Stored data entries
***
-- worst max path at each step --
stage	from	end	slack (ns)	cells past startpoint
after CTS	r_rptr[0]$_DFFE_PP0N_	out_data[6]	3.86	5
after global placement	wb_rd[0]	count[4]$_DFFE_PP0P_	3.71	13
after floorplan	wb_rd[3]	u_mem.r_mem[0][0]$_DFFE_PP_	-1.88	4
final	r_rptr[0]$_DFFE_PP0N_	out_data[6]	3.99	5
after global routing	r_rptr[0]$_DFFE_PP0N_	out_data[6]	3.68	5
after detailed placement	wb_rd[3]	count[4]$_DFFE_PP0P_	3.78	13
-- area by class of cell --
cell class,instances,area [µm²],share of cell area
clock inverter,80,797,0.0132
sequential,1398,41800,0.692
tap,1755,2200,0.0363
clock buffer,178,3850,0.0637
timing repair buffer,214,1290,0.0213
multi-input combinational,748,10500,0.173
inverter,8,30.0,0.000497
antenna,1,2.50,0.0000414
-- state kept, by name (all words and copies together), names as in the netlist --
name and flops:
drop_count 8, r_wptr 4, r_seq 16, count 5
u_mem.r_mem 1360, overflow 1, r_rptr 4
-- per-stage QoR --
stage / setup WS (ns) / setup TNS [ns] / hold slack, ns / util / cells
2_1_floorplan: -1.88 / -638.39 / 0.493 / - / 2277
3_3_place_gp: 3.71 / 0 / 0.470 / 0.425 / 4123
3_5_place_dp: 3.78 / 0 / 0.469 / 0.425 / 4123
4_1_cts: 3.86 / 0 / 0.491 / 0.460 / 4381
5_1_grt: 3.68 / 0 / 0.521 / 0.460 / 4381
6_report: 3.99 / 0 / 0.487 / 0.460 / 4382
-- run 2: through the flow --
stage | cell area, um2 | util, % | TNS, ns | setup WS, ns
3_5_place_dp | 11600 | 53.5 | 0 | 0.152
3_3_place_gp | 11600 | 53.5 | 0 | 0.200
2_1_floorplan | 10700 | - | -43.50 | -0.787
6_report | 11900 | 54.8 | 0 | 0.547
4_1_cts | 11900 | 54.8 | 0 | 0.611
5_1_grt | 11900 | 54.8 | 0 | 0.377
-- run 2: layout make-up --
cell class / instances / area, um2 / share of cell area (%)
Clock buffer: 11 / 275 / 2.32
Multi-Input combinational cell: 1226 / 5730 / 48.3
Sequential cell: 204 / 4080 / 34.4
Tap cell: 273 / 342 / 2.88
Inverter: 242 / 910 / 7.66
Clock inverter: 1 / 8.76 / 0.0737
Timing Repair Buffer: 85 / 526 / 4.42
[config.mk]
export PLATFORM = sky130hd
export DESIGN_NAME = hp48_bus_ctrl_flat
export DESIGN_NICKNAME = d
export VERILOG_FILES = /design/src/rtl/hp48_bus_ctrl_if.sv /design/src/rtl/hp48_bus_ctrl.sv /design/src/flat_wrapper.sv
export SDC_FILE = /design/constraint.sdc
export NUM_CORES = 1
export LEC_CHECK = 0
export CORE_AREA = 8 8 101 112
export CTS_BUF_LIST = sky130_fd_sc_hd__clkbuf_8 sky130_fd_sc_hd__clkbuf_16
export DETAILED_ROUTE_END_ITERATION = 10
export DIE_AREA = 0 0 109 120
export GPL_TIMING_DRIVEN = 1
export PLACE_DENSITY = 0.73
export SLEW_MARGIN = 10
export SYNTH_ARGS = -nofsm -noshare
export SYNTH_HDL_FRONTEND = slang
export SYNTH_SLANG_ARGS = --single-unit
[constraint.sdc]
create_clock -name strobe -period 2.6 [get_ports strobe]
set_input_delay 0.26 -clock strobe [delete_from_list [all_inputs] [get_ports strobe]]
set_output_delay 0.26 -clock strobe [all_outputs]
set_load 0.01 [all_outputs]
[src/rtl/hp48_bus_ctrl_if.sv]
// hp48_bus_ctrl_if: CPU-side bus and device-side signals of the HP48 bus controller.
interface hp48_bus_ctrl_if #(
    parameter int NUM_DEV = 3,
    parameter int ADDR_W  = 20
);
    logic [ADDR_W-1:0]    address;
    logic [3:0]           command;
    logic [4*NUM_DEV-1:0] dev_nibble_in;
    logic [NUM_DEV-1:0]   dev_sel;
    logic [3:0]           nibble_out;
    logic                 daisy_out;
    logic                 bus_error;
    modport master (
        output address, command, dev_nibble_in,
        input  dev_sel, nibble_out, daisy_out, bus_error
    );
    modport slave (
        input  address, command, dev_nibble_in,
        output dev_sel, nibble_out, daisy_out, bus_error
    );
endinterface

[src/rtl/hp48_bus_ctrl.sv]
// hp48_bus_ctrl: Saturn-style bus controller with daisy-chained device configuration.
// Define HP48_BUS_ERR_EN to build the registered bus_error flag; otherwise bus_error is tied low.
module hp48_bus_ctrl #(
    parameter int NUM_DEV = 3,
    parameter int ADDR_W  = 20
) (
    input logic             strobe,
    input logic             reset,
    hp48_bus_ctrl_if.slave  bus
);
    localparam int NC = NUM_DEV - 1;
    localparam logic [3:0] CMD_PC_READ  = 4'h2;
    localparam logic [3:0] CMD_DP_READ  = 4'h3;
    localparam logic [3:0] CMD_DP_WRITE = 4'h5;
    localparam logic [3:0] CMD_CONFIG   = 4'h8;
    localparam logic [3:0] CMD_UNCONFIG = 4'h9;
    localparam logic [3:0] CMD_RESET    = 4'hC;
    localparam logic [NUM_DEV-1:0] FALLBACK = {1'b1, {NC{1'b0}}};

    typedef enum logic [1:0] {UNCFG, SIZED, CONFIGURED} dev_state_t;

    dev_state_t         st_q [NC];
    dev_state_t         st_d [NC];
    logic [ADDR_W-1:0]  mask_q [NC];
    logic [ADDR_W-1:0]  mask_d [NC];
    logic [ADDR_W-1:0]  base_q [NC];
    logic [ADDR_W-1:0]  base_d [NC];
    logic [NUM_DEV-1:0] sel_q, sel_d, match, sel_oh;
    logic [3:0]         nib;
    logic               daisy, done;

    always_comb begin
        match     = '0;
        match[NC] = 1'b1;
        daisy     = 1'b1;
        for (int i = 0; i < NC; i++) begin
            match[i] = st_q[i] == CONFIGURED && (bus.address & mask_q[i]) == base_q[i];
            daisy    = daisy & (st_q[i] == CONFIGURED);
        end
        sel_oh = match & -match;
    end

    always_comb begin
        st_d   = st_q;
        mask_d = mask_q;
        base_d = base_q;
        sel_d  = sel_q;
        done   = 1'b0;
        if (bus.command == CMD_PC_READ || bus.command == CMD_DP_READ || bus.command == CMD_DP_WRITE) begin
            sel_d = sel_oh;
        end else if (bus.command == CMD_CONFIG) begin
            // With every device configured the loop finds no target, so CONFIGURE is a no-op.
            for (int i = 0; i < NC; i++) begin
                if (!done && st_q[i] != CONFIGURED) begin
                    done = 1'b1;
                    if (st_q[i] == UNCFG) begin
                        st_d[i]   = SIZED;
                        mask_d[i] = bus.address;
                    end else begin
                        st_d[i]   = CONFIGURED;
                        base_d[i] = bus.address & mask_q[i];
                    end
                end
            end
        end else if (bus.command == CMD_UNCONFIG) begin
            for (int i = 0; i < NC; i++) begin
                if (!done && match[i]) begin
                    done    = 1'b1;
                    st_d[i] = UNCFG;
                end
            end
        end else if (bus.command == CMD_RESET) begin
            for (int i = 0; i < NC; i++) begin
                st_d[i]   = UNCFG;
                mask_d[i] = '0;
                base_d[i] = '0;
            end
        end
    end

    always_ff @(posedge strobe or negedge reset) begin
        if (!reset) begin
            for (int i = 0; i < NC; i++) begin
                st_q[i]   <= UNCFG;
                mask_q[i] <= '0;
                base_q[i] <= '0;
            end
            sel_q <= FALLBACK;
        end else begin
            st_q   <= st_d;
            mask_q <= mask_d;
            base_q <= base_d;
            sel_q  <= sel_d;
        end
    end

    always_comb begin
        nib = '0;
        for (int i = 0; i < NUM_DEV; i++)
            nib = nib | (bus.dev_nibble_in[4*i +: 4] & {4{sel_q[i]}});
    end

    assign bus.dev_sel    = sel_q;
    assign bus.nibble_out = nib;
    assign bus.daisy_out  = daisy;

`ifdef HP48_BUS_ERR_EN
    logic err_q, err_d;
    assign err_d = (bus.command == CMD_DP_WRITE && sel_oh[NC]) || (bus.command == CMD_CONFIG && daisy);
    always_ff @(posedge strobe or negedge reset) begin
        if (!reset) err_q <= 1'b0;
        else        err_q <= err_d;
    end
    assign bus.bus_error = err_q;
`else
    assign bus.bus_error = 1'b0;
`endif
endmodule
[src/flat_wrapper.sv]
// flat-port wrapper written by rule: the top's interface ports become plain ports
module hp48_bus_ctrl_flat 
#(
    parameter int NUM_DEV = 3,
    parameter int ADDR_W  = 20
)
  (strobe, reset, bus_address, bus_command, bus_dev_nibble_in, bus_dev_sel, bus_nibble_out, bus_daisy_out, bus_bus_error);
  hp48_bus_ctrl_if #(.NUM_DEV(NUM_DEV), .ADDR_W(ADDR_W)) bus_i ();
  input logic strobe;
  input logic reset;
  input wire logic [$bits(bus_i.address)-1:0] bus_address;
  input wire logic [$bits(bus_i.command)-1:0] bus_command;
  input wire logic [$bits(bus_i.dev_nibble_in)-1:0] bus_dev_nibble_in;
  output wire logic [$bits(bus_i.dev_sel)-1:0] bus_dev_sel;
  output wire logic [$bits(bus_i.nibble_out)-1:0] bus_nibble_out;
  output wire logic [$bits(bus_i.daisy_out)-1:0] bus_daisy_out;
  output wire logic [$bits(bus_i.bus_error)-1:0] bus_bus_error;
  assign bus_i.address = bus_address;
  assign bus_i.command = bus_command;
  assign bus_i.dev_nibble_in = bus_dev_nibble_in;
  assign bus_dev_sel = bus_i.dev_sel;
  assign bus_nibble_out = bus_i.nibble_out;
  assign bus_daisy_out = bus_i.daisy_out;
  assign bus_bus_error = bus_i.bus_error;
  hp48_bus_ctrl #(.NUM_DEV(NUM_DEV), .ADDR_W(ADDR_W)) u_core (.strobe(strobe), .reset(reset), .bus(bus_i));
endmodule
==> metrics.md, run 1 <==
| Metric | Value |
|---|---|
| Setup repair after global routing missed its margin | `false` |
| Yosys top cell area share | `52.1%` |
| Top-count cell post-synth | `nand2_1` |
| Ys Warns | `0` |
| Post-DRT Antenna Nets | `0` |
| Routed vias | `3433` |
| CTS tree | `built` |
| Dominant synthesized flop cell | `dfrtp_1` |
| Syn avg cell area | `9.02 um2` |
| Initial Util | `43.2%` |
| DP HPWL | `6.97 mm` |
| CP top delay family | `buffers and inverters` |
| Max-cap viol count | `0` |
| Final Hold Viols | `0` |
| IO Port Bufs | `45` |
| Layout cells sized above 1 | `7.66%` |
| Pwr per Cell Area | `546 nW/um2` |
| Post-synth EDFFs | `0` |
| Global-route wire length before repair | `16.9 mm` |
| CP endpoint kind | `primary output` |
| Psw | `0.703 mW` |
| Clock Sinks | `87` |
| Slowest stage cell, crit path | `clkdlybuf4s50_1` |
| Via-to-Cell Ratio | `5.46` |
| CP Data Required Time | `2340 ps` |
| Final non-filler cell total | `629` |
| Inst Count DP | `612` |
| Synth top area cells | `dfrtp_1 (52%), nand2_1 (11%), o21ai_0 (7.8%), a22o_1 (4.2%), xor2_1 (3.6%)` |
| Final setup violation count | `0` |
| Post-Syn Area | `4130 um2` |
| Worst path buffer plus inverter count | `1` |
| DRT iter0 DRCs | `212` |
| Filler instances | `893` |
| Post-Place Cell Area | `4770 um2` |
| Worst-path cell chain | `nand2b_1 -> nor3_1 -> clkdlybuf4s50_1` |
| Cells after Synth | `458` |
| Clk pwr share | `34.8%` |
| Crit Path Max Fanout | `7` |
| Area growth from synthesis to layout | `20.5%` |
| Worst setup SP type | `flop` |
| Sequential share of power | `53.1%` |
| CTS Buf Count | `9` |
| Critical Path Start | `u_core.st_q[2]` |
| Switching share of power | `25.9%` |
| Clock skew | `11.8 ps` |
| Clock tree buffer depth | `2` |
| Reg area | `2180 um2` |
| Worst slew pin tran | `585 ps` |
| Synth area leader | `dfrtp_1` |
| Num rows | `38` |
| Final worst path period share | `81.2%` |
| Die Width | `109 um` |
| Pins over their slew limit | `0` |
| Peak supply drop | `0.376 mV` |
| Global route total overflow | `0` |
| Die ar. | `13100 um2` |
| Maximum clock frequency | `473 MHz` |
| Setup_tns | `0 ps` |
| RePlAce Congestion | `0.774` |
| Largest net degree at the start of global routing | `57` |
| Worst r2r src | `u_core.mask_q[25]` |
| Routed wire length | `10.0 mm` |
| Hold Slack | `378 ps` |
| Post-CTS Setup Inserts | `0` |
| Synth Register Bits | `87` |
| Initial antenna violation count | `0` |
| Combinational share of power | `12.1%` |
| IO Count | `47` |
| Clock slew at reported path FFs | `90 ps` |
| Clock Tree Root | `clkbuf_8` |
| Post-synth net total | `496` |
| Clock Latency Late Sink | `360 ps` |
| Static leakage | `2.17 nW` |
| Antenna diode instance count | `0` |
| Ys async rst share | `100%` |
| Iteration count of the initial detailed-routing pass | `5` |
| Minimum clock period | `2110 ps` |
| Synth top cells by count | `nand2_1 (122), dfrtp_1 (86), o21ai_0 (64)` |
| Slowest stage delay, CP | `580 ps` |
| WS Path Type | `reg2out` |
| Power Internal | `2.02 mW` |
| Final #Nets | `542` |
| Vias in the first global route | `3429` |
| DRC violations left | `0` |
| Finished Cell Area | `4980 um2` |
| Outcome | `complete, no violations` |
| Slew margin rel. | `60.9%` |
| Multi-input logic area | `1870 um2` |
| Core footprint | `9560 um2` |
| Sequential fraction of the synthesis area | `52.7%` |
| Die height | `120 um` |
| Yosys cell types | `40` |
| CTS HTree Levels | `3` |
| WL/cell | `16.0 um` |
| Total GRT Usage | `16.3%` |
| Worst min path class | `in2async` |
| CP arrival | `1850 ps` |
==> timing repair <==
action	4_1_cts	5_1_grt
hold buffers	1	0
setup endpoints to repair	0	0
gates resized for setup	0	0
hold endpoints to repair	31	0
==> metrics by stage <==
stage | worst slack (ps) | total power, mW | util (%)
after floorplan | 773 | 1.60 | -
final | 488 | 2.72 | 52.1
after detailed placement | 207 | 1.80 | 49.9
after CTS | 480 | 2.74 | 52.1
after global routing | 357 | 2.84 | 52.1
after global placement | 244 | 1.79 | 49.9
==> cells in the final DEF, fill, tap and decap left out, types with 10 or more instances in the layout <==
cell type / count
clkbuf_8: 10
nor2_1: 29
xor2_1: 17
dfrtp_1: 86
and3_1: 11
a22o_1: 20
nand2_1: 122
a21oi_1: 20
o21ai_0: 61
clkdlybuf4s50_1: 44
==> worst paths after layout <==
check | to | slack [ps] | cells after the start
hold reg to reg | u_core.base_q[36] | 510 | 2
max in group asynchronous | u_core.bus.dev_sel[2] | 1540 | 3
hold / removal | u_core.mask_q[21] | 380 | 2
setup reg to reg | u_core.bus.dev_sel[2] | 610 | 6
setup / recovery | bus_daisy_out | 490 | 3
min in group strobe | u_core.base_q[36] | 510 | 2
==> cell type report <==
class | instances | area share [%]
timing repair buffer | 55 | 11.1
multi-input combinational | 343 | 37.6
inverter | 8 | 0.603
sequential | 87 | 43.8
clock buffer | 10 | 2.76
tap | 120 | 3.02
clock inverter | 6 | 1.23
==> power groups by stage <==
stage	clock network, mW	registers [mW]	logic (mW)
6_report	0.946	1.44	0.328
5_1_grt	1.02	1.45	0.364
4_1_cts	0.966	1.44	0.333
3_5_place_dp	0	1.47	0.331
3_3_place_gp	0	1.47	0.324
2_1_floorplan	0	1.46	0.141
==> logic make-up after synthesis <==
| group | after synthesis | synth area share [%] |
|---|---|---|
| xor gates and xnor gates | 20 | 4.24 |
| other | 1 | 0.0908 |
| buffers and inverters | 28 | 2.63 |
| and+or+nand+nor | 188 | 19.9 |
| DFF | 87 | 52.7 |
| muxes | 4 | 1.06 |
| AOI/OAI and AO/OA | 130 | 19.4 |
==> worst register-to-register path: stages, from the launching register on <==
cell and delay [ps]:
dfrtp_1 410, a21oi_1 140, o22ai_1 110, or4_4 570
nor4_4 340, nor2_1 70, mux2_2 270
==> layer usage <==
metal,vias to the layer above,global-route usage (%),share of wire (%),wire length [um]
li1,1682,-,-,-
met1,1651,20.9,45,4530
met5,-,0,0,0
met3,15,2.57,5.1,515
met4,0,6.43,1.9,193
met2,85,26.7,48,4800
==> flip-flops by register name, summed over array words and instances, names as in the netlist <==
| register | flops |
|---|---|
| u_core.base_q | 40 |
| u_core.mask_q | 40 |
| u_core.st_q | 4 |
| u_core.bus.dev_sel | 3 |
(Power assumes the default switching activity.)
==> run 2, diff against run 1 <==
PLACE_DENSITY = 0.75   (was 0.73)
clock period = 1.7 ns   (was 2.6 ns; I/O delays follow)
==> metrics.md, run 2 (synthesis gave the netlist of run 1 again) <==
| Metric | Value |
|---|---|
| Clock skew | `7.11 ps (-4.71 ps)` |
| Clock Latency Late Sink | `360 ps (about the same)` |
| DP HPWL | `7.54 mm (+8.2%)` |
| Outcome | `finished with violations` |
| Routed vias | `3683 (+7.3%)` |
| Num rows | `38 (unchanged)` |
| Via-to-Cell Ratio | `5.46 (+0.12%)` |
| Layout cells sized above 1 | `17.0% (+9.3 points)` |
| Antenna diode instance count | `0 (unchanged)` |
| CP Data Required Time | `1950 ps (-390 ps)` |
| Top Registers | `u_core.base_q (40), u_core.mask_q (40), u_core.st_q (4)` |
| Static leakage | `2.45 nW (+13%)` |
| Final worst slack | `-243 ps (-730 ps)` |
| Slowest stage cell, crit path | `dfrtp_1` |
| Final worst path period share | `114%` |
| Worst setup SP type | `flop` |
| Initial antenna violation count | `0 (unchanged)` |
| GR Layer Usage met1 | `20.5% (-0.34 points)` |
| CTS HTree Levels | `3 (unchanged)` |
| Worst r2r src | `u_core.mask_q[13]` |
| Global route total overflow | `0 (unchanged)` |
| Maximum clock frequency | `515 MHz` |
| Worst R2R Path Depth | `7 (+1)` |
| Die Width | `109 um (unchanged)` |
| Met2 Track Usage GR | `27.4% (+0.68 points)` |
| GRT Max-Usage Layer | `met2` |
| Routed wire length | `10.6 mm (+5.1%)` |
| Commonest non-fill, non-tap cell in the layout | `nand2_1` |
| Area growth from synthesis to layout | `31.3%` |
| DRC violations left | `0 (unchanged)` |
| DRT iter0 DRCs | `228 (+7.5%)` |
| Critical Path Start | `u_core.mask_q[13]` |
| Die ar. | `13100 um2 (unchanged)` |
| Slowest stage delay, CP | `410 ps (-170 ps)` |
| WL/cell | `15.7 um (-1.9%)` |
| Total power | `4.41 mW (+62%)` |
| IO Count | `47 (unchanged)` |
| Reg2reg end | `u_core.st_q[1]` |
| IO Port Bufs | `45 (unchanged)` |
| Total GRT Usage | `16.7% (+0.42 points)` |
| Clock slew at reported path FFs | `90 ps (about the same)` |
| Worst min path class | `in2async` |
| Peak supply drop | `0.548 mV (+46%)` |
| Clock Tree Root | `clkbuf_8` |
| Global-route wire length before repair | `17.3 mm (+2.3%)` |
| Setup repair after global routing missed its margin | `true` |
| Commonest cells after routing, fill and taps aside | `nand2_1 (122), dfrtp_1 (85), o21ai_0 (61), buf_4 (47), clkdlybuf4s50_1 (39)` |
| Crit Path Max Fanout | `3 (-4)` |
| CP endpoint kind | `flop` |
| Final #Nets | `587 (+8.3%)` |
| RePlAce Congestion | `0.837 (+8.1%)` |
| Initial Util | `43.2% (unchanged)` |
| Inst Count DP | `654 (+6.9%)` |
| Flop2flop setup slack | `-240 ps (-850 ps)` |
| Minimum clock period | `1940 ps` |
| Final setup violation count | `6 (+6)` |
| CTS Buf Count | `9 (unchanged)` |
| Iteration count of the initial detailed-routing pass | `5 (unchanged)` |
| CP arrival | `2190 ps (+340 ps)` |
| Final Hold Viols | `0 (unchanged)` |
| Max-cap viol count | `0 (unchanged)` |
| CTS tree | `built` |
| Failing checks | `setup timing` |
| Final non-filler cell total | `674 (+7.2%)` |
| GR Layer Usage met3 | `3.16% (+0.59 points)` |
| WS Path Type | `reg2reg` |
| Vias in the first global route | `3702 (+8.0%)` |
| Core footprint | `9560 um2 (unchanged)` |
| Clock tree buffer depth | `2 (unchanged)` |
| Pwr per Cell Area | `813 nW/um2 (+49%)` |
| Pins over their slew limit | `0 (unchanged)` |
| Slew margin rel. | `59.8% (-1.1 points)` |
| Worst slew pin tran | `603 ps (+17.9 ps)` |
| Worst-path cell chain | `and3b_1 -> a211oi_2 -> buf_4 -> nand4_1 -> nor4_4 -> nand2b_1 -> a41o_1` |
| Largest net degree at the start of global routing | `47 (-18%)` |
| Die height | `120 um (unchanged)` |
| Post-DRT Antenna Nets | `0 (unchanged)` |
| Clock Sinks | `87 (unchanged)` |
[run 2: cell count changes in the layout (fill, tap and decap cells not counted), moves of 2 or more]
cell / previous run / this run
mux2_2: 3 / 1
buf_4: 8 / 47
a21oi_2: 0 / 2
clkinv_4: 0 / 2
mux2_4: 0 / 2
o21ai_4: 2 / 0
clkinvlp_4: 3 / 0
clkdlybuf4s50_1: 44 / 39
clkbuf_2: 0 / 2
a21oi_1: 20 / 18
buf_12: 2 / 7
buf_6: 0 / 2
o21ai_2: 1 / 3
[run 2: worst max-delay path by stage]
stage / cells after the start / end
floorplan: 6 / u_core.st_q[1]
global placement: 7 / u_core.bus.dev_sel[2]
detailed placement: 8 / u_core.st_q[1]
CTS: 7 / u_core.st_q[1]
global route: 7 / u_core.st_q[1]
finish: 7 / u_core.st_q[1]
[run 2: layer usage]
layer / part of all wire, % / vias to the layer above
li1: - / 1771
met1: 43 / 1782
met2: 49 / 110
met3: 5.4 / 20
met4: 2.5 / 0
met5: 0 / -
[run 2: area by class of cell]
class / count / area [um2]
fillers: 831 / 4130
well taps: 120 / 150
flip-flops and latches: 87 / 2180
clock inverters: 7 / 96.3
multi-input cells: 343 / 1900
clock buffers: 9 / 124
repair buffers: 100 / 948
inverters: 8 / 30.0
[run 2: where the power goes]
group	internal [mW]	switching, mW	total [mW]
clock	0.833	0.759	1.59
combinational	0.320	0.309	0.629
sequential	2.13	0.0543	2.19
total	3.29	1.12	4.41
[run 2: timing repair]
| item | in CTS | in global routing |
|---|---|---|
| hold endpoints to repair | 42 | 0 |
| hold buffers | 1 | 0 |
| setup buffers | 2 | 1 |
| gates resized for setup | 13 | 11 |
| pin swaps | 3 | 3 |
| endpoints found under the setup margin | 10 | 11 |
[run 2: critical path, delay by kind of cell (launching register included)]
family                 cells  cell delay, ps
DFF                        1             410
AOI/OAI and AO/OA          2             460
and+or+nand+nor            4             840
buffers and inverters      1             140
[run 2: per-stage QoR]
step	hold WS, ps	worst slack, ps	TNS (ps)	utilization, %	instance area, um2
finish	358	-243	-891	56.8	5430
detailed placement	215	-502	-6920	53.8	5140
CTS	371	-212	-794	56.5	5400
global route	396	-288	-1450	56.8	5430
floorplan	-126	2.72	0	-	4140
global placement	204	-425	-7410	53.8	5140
***
Directions: Only the lines above starting at the line that holds "-- run 2: through" and ending at the line that holds "Clock inverter: 1 / 8.76 / 0.0737" are to be repeated, exactly and in full.

Solution for this exercise:
-- run 2: through the flow --
stage | cell area, um2 | util, % | TNS, ns | setup WS, ns
3_5_place_dp | 11600 | 53.5 | 0 | 0.152
3_3_place_gp | 11600 | 53.5 | 0 | 0.200
2_1_floorplan | 10700 | - | -43.50 | -0.787
6_report | 11900 | 54.8 | 0 | 0.547
4_1_cts | 11900 | 54.8 | 0 | 0.611
5_1_grt | 11900 | 54.8 | 0 | 0.377
-- run 2: layout make-up --
cell class / instances / area, um2 / share of cell area (%)
Clock buffer: 11 / 275 / 2.32
Multi-Input combinational cell: 1226 / 5730 / 48.3
Sequential cell: 204 / 4080 / 34.4
Tap cell: 273 / 342 / 2.88
Inverter: 242 / 910 / 7.66
Clock inverter: 1 / 8.76 / 0.0737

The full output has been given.